Action item: Every line of the listing that holds the word "each" should be returned.

________

**config.mk**
```make
export PLATFORM = sky130hd
export DESIGN_NAME = layered_objects_mux
export DESIGN_NICKNAME = d
export VERILOG_FILES = /design/src/rtl/vga_mux_pkg.sv /design/src/rtl/layer_priority_encoder.sv /design/src/rtl/layered_objects_mux.sv
export SDC_FILE = /design/constraint.sdc
export NUM_CORES = 1
export LEC_CHECK = 0
export CAP_MARGIN = 5
export CORE_MARGIN = 2
export CORE_UTILIZATION = 35
export CTS_BUF_LIST = sky130_fd_sc_hd__clkbuf_16
export DETAILED_ROUTE_END_ITERATION = 16
export GPL_TIMING_DRIVEN = 0
export PLACE_DENSITY = 0.73
export SYNTH_ARGS = -nofsm -noshare
export SYNTH_HDL_FRONTEND = slang
export SYNTH_HIERARCHICAL = 1
export SYNTH_SLANG_ARGS = --single-unit
```
**constraint.sdc**
```tcl
create_clock -name clk -period 2.2 [get_ports clk]
set_input_delay 0.33 -clock clk [delete_from_list [all_inputs] [get_ports clk]]
set_output_delay 0.33 -clock clk [all_outputs]
set_load 0.02 [all_outputs]
```
**src/rtl/vga_mux_pkg.sv**
```systemverilog
// Shared types and constants for the layered object mux.
package vga_mux_pkg;

    localparam int          RGB_W_DEF       = 8;
    localparam logic [7:0]  TRANSPARENT_DEF = 8'hFF;
    localparam logic [2:0]  BG_LAYER_ID     = 3'd7;

    typedef logic [7:0] rgb332_t;

    // RRRGGGBB -> 24-bit {r,g,b}; the LSB of each field is replicated into the low bits
    function automatic logic [23:0] rgb332_expand(input rgb332_t c);
        return {c[7:5], {5{c[5]}}, c[4:2], {5{c[2]}}, c[1:0], {6{c[0]}}};
    endfunction

endpackage

```
**src/rtl/layer_priority_encoder.sv**
```systemverilog
// Lowest-index-wins encoder over the active-layer vector.
module layer_priority_encoder #(
    parameter int N = 4
) (
    input  logic [N-1:0] i_active,
    output logic [2:0]   o_sel,
    output logic         o_any
);

    // scan from the top so the lowest active index is the last assignment
    always_comb begin
        o_sel = '0;
        o_any = |i_active;
        for (int i = N - 1; i >= 0; i--) begin
            if (i_active[i]) o_sel = 3'(i);
        end
    end

endmodule

```
**src/rtl/layered_objects_mux.sv**
```systemverilog
// Priority mux of object layers over background with a two-stage pipeline,
// transparent-colour keying and player-vs-layer collision tracking.
module layered_objects_mux
    import vga_mux_pkg::*;
#(
    parameter int               NUM_LAYERS  = 4,
    parameter int               RGB_W       = RGB_W_DEF,
    parameter logic [RGB_W-1:0] TRANSPARENT = TRANSPARENT_DEF
) (
    input  logic                        clk,
    input  logic                        reset,
    input  logic                        pixelValid,
    input  logic                        startOfFrame,
    input  logic [NUM_LAYERS-1:0]       layerEnable,
    input  logic [NUM_LAYERS*RGB_W-1:0] layerRGB,
    input  logic [NUM_LAYERS-1:0]       layerDrawingRequest,
    input  logic [RGB_W-1:0]            backGroundRGB,
    output logic [7:0]                  redOut,
    output logic [7:0]                  greenOut,
    output logic [7:0]                  blueOut,
    output logic                        pixelValidOut,
    output logic [2:0]                  winningLayer,
    output logic [NUM_LAYERS-1:0]       collisionPulse,
    output logic [NUM_LAYERS-1:0]       frameCollisions
);

    // winningLayer reserves code 7 for background, so at most 7 object layers
    generate
        if (NUM_LAYERS < 2 || NUM_LAYERS > 7) begin : g_bad_layers
            $error("layered_objects_mux: NUM_LAYERS must be in 2..7");
        end
        if (RGB_W != 8) begin : g_bad_rgb
            $error("layered_objects_mux: RGB_W must be 8 (RRRGGGBB)");
        end
    endgenerate

    logic [RGB_W-1:0]      w_layer [NUM_LAYERS];
    logic [NUM_LAYERS-1:0] w_active;
    logic [NUM_LAYERS-1:0] w_hit;
    logic [2:0]            w_sel;
    logic                  w_any;
    logic [RGB_W-1:0]      w_sel_rgb;
    logic [2:0]            w_win;

    logic [RGB_W-1:0]      r1_rgb;
    logic                  r1_valid;
    logic [2:0]            r1_win;
    logic [NUM_LAYERS-1:0] r1_hit;

    logic [23:0]           r2_rgb;
    logic                  r2_valid;
    logic [2:0]            r2_win;
    logic [NUM_LAYERS-1:0] r2_hit;

    logic [NUM_LAYERS-1:0] r_acc;
    logic [NUM_LAYERS-1:0] r_frame;

    // unpack layer colours and qualify each layer as actually drawing this pixel
    always_comb begin
        for (int i = 0; i < NUM_LAYERS; i++) begin
            w_layer[i]  = layerRGB[i*RGB_W +: RGB_W];
            w_active[i] = layerDrawingRequest[i] & layerEnable[i] &
                          (w_layer[i] != TRANSPARENT) & pixelValid;
        end
    end

    layer_priority_encoder #(
        .N (NUM_LAYERS)
    ) u_prio (
        .i_active (w_active),
        .o_sel    (w_sel),
        .o_any    (w_any)
    );

    // winning colour, blanked outside the visible area
    always_comb begin
        w_sel_rgb = backGroundRGB;
        if (w_any) begin
            for (int i = 0; i < NUM_LAYERS; i++) begin
                if (w_sel == 3'(i)) w_sel_rgb = w_layer[i];
            end
        end
        if (!pixelValid) w_sel_rgb = '0;
        w_win = w_any ? w_sel : BG_LAYER_ID;
    end

    // player (layer 0) overlapping any other drawn layer; bit 0 never set
    always_comb begin
        w_hit = '0;
        for (int i = 1; i < NUM_LAYERS; i++) begin
            w_hit[i] = w_active[0] & w_active[i];
        end
    end

    // stage 1: selection result
    always_ff @(posedge clk) begin
        if (reset) begin
            r1_rgb   <= '0;
            r1_valid <= 1'b0;
            r1_win   <= '0;
            r1_hit   <= '0;
        end else begin
            r1_rgb   <= w_sel_rgb;
            r1_valid <= pixelValid;
            r1_win   <= w_win;
            r1_hit   <= w_hit;
        end
    end

    // stage 2: colour expansion and aligned side-band outputs
    always_ff @(posedge clk) begin
        if (reset) begin
            r2_rgb   <= '0;
            r2_valid <= 1'b0;
            r2_win   <= '0;
            r2_hit   <= '0;
        end else begin
            r2_rgb   <= rgb332_expand(r1_rgb);
            r2_valid <= r1_valid;
            r2_win   <= r1_win;
            r2_hit   <= r1_hit;
        end
    end

    // sticky per-frame collision flags; the first pixel's hit closes the old frame
    always_ff @(posedge clk) begin
        if (reset) begin
            r_acc   <= '0;
            r_frame <= '0;
        end else if (startOfFrame) begin
            r_frame <= r_acc | w_hit;
            r_acc   <= '0;
        end else begin
            r_acc   <= r_acc | w_hit;
        end
    end

    assign redOut          = r2_rgb[23:16];
    assign greenOut        = r2_rgb[15:8];
    assign blueOut         = r2_rgb[7:0];
    assign pixelValidOut   = r2_valid;
    assign winningLayer    = r2_win;
    assign collisionPulse  = r2_hit;
    assign frameCollisions = r_frame;

endmodule
```
==> impl_metrics.ini <==
[logic_synthesis]
synthDistinctLibCells = 30
yosysMostFrequentCell = dfxtp_1
ys_async_sr_fraction = 0
synth_top_cell_by_area = dfxtp_1
synth_commonest_cells = 36 x dfxtp_1, 21 x buf_4, 16 x nor2b_1
ys_seq_area_frac = 0.430
synth-seq-cells = 36
synth_area_leaders = dfxtp_1 43%, buf_4 9.4%, nor2b_1 6.0%
synthDominantCellAreaShare = 0.430
synth_edf_count = 0
synth_cells = 177
synth_area_mm2 = 0.00168
synthFlopType = dfxtp_1
ys_warn_count = 6
syn_area_per_cell_um2 = 9.47

[placed_design]
dpl.cell_count = 316
gp_congestion = 0.856
placed_area_mm2 = 0.00259
pre_cts_slack_ns = -0.179
hpwl_um = 3570
io_buffers = 84

[finish]
n_fill_cell = 410
area_growth_syn_to_layout_pct = 65.5
final_layout_size_suffix_gt1_frac = 0.179
nets = 324
fin_area_mm2 = 0.00278
instances_no_fill = 327
n_antenna_cell = 0
utilization = 0.595

[setup_path]
cp_max_fo = 10
worstSetupPathType = in2reg
r2r_slack_ns = 1.53
cp.arrival_ns = 2.27
endpoint_kind = flop
crit_buf_inv = 3
rr_startpoint = frameCollisions[1]$_SDFFE_PP0P_
max_stage_delay_ns = 0.52
cp_cell_sequence = clkdlybuf4s50_1 -> nand4_1 -> o2111a_1 -> nand2b_1 -> a21oi_2 -> buf_6 -> inv_1 -> o31ai_1 -> a21oi_1
rr_endpoint = frameCollisions[1]$_SDFFE_PP0P_
setup.worst_path.start_class = input pin
worstRegToRegCells = 2
cp_slowest_cell = clkdlybuf4s50_1
required_ns = 2.36
critPathLaunch = layerRGB[16]
cp_top_family = compound AO/OA/AOI/OAI gates

[timing]
fmax_mhz = 473
finalCriticalPeriod_ns = 2.11
hold_violations = 0
maxSlewViolCount = 0
finalClockSkew_ns = 0.00126
rsz0062_at_grt = no
finalCritPeriodShare = 0.961
holdWs_ns = 0.432
setup_slack_ns = 0.0853
setup_tns_ns = 0
setup_viol = 0

[floorplanning]
pin_count = 88
design.core.area_mm2 = 0.00466
dieArea_mm2 = 0.00536
num_rows = 25
die_w_um = 73.2
initial_utilization = 0.360
die_y_um = 73.2

[power]
p_per_area_mw_per_mm2 = 656
design_power_total_mw = 1.82
ir_drop_mv = 0.294
p_leak_nw = 1.05

[routing]
firstDrtPassIters = 4
route.detailed.drc = 0
vias = 1625
ant_nets = 0
wl_per_cell_um = 14.0
routed_via_density = 4.97
routed_wl_um = 4580
drtIter0Drc = 109

[hold_path]
worstHoldPathCells = 1
hold_path.class = reg2reg
hold_path_end = winningLayer[1]$_SDFF_PP0_
min_from = r1_win[1]$_SDFF_PP0_

[run_status]
status = complete, no violations

[clock_tree]
cts_tree = yes
cts_sinks = 36
cts_buffers = 5
htreeDepth = 2
worstSkewPairLatency_ns = 0.28
clkTransAtPathRegs_ns = 0.05
root_buffer = clkbuf_16
clk_path_buf_depth = 2
ctsHoldBuffers = 0

[grt]
grt_first_pass_wirelength_um = 6880
overflow = 0
grt_max_degree = 12
grt_pass1_vias = 1457
antenna_found_initial = 0
grt_use_total = 0.171

[flow_run]
max-cap-violations = 0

________

Expected answer:
    // RRRGGGBB -> 24-bit {r,g,b}; the LSB of each field is replicated into the low bits
    // unpack layer colours and qualify each layer as actually drawing this pixel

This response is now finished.